• What to produce
Which lines of the entries below run from the one holding "check | from | to | cells after the start" to the one holding "Multi-Input combinational cell: 157", inclusive? Set down exactly those lines and no others.

= Beginning of Section =

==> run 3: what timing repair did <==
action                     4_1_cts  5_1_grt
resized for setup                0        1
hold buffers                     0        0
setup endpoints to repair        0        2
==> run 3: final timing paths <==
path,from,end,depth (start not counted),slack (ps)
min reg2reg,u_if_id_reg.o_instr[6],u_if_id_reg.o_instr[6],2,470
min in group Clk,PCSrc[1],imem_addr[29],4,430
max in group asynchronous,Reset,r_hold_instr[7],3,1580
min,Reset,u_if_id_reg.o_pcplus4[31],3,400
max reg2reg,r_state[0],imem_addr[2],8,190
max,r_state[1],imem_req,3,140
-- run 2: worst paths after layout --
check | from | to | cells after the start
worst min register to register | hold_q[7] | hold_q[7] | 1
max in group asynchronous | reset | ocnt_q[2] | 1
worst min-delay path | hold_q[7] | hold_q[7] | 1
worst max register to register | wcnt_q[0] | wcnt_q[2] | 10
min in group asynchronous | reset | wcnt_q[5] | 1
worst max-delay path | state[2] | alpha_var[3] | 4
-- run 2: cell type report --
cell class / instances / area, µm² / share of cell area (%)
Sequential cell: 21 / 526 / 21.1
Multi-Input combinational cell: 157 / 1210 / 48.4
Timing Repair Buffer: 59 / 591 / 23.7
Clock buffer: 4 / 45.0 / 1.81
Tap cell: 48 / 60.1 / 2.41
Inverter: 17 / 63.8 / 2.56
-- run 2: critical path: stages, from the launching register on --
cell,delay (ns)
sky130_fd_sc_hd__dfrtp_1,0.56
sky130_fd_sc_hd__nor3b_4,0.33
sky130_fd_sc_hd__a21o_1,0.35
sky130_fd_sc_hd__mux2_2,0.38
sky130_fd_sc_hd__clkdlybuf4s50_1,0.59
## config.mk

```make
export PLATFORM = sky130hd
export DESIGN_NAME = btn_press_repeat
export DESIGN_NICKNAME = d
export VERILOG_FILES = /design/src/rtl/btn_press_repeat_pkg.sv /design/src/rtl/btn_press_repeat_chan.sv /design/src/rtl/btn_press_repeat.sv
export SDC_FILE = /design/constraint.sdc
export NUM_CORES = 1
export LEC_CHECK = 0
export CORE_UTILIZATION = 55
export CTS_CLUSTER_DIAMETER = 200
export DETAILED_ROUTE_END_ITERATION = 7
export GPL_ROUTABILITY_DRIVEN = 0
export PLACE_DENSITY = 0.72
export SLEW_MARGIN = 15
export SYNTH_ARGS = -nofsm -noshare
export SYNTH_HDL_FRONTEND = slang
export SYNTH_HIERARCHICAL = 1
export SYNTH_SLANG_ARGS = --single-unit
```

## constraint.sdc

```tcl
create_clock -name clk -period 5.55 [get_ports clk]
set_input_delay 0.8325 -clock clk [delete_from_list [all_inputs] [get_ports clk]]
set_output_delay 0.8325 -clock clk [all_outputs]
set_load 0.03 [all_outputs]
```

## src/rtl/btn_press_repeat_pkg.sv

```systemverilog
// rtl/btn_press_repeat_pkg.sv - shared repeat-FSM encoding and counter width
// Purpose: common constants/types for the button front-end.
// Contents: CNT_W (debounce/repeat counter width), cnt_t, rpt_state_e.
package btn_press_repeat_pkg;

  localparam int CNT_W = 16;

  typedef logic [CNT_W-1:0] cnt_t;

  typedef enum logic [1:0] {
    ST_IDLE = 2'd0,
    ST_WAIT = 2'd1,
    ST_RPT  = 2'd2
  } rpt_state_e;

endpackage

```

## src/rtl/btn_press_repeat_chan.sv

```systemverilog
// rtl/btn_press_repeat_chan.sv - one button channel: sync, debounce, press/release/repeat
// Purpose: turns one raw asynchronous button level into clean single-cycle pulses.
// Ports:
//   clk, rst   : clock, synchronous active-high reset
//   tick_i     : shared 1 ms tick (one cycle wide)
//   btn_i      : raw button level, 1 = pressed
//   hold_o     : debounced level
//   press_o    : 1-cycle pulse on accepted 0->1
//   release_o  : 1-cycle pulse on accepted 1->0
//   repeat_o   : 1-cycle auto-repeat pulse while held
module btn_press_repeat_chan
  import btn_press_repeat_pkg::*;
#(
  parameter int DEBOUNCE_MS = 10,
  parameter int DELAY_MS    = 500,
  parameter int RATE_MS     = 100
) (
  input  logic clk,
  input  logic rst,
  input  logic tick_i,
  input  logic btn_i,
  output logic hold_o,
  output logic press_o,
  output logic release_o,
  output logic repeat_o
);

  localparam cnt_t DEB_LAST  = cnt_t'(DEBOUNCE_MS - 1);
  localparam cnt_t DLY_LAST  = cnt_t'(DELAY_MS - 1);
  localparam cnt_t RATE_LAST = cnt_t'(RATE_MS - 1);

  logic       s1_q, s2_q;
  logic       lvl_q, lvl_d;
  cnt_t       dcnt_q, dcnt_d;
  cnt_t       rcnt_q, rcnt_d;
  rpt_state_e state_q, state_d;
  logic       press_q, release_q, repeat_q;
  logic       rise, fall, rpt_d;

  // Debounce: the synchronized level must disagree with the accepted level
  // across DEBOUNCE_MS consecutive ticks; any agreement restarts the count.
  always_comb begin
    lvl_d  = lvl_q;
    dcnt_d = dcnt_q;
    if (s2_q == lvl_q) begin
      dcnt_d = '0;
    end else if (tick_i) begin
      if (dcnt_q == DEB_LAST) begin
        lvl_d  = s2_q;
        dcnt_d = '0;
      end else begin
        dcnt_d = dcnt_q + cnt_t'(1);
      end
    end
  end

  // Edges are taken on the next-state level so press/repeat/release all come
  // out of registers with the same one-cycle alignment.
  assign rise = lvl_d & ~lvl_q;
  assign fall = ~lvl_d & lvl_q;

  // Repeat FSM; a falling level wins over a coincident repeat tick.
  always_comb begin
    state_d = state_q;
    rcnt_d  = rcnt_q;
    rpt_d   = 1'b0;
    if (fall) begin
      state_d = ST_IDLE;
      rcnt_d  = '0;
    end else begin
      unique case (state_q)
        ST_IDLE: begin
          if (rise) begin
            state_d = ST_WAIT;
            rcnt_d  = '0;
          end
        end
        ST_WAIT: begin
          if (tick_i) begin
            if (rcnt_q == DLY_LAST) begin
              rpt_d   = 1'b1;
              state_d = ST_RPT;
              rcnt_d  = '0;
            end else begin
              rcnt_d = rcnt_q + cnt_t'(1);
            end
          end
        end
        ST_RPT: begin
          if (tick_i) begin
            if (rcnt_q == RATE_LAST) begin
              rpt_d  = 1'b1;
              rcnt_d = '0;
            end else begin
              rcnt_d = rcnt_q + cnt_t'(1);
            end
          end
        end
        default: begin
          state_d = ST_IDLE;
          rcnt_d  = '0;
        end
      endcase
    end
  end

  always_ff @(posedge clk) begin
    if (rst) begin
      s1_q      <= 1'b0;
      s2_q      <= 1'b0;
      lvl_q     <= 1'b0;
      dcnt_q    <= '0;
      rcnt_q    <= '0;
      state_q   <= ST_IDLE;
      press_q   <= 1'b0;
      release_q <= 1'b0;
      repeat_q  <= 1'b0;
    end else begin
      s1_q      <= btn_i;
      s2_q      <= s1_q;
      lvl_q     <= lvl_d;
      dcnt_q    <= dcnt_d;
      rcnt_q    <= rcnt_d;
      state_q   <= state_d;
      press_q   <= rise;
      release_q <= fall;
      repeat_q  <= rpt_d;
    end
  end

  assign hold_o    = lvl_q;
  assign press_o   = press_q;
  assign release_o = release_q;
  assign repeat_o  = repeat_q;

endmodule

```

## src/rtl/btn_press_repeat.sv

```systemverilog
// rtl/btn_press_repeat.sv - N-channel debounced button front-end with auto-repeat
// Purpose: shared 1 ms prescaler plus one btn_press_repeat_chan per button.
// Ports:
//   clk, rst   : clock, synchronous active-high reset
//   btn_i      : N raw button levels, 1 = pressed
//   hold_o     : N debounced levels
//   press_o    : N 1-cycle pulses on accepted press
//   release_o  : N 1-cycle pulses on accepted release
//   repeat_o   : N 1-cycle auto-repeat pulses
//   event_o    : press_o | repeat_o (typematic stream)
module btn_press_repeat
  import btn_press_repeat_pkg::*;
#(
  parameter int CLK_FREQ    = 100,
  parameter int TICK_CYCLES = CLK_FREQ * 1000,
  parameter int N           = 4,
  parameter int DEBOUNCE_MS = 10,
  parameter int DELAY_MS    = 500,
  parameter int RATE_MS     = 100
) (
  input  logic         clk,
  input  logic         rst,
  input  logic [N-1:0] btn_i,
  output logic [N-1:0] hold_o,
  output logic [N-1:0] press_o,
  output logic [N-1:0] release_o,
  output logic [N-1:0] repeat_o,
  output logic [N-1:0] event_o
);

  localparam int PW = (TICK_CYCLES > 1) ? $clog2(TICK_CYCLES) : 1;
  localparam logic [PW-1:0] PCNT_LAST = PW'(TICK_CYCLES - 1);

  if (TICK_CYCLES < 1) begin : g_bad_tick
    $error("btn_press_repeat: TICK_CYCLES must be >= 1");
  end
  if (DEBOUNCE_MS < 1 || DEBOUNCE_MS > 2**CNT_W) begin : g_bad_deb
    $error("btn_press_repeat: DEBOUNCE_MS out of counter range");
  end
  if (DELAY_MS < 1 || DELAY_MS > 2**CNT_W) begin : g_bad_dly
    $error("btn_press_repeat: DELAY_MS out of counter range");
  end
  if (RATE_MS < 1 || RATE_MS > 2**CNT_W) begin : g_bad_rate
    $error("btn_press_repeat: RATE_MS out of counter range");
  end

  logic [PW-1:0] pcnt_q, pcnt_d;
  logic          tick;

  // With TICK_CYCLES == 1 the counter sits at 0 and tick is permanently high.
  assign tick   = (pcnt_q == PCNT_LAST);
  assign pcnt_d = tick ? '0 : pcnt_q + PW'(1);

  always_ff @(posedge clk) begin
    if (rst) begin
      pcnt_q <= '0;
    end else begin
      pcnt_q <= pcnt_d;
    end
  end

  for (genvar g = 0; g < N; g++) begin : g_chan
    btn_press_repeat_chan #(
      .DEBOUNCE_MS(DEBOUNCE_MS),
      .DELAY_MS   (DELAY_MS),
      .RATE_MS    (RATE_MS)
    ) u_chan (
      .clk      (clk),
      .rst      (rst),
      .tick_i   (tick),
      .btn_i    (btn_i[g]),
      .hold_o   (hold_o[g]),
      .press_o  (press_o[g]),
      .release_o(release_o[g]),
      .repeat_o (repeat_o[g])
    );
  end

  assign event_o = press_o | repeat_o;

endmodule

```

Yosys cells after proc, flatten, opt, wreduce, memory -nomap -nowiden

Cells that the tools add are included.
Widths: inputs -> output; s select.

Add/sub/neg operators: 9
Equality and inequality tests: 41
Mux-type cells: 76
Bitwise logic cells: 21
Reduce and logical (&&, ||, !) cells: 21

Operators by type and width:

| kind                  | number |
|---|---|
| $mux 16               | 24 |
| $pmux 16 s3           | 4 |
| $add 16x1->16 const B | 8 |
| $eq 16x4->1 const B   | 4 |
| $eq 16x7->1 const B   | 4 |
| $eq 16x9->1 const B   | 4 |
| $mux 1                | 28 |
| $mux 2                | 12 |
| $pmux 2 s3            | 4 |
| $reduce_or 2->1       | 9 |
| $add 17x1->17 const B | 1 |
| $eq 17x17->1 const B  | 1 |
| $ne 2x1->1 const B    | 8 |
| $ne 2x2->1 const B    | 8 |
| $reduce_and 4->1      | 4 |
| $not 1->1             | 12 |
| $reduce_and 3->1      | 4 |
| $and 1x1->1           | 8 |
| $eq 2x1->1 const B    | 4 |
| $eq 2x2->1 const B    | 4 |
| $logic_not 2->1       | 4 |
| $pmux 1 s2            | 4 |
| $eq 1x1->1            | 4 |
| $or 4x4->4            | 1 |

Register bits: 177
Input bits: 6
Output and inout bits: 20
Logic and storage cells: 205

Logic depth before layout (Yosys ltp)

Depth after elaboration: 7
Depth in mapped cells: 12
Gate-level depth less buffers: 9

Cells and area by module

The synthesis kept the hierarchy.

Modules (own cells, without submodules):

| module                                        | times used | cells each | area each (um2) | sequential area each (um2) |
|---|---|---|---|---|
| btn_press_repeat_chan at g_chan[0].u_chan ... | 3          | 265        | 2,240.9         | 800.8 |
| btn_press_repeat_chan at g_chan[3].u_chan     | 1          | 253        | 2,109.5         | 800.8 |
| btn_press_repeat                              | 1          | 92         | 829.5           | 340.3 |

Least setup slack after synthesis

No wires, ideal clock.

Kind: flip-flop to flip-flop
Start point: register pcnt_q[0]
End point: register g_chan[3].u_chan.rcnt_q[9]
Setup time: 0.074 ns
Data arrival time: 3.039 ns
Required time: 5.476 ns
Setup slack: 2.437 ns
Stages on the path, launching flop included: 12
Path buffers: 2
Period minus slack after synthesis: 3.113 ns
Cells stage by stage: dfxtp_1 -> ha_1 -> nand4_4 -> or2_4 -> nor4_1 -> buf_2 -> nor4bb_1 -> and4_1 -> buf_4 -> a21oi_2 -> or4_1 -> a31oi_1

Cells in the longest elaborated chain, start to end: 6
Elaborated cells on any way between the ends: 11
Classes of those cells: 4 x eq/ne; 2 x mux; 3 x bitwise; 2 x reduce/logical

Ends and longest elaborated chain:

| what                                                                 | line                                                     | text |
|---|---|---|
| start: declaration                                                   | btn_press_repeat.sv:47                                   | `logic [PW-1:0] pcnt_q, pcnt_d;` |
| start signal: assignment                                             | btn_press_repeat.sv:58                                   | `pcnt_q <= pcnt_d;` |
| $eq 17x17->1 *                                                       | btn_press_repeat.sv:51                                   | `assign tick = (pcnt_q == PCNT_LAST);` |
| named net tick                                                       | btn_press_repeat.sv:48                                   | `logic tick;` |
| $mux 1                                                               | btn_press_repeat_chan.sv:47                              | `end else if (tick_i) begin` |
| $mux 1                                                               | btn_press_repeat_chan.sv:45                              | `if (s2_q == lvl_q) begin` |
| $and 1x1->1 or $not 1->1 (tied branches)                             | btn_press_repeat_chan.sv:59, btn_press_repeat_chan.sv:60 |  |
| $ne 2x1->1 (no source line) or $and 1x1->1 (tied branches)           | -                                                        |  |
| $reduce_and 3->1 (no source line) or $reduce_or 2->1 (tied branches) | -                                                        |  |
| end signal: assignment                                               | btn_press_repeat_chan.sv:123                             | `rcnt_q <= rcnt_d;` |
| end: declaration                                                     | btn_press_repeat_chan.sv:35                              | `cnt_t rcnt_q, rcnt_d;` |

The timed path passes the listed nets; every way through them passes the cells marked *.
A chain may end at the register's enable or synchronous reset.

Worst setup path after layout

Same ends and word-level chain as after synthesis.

= End of Section =

• Answer for this exercise
check | from | to | cells after the start
worst min register to register | hold_q[7] | hold_q[7] | 1
max in group asynchronous | reset | ocnt_q[2] | 1
worst min-delay path | hold_q[7] | hold_q[7] | 1
worst max register to register | wcnt_q[0] | wcnt_q[2] | 10
min in group asynchronous | reset | wcnt_q[5] | 1
worst max-delay path | state[2] | alpha_var[3] | 4
-- run 2: cell type report --
cell class / instances / area, µm² / share of cell area (%)
Sequential cell: 21 / 526 / 21.1
Multi-Input combinational cell: 157 / 1210 / 48.4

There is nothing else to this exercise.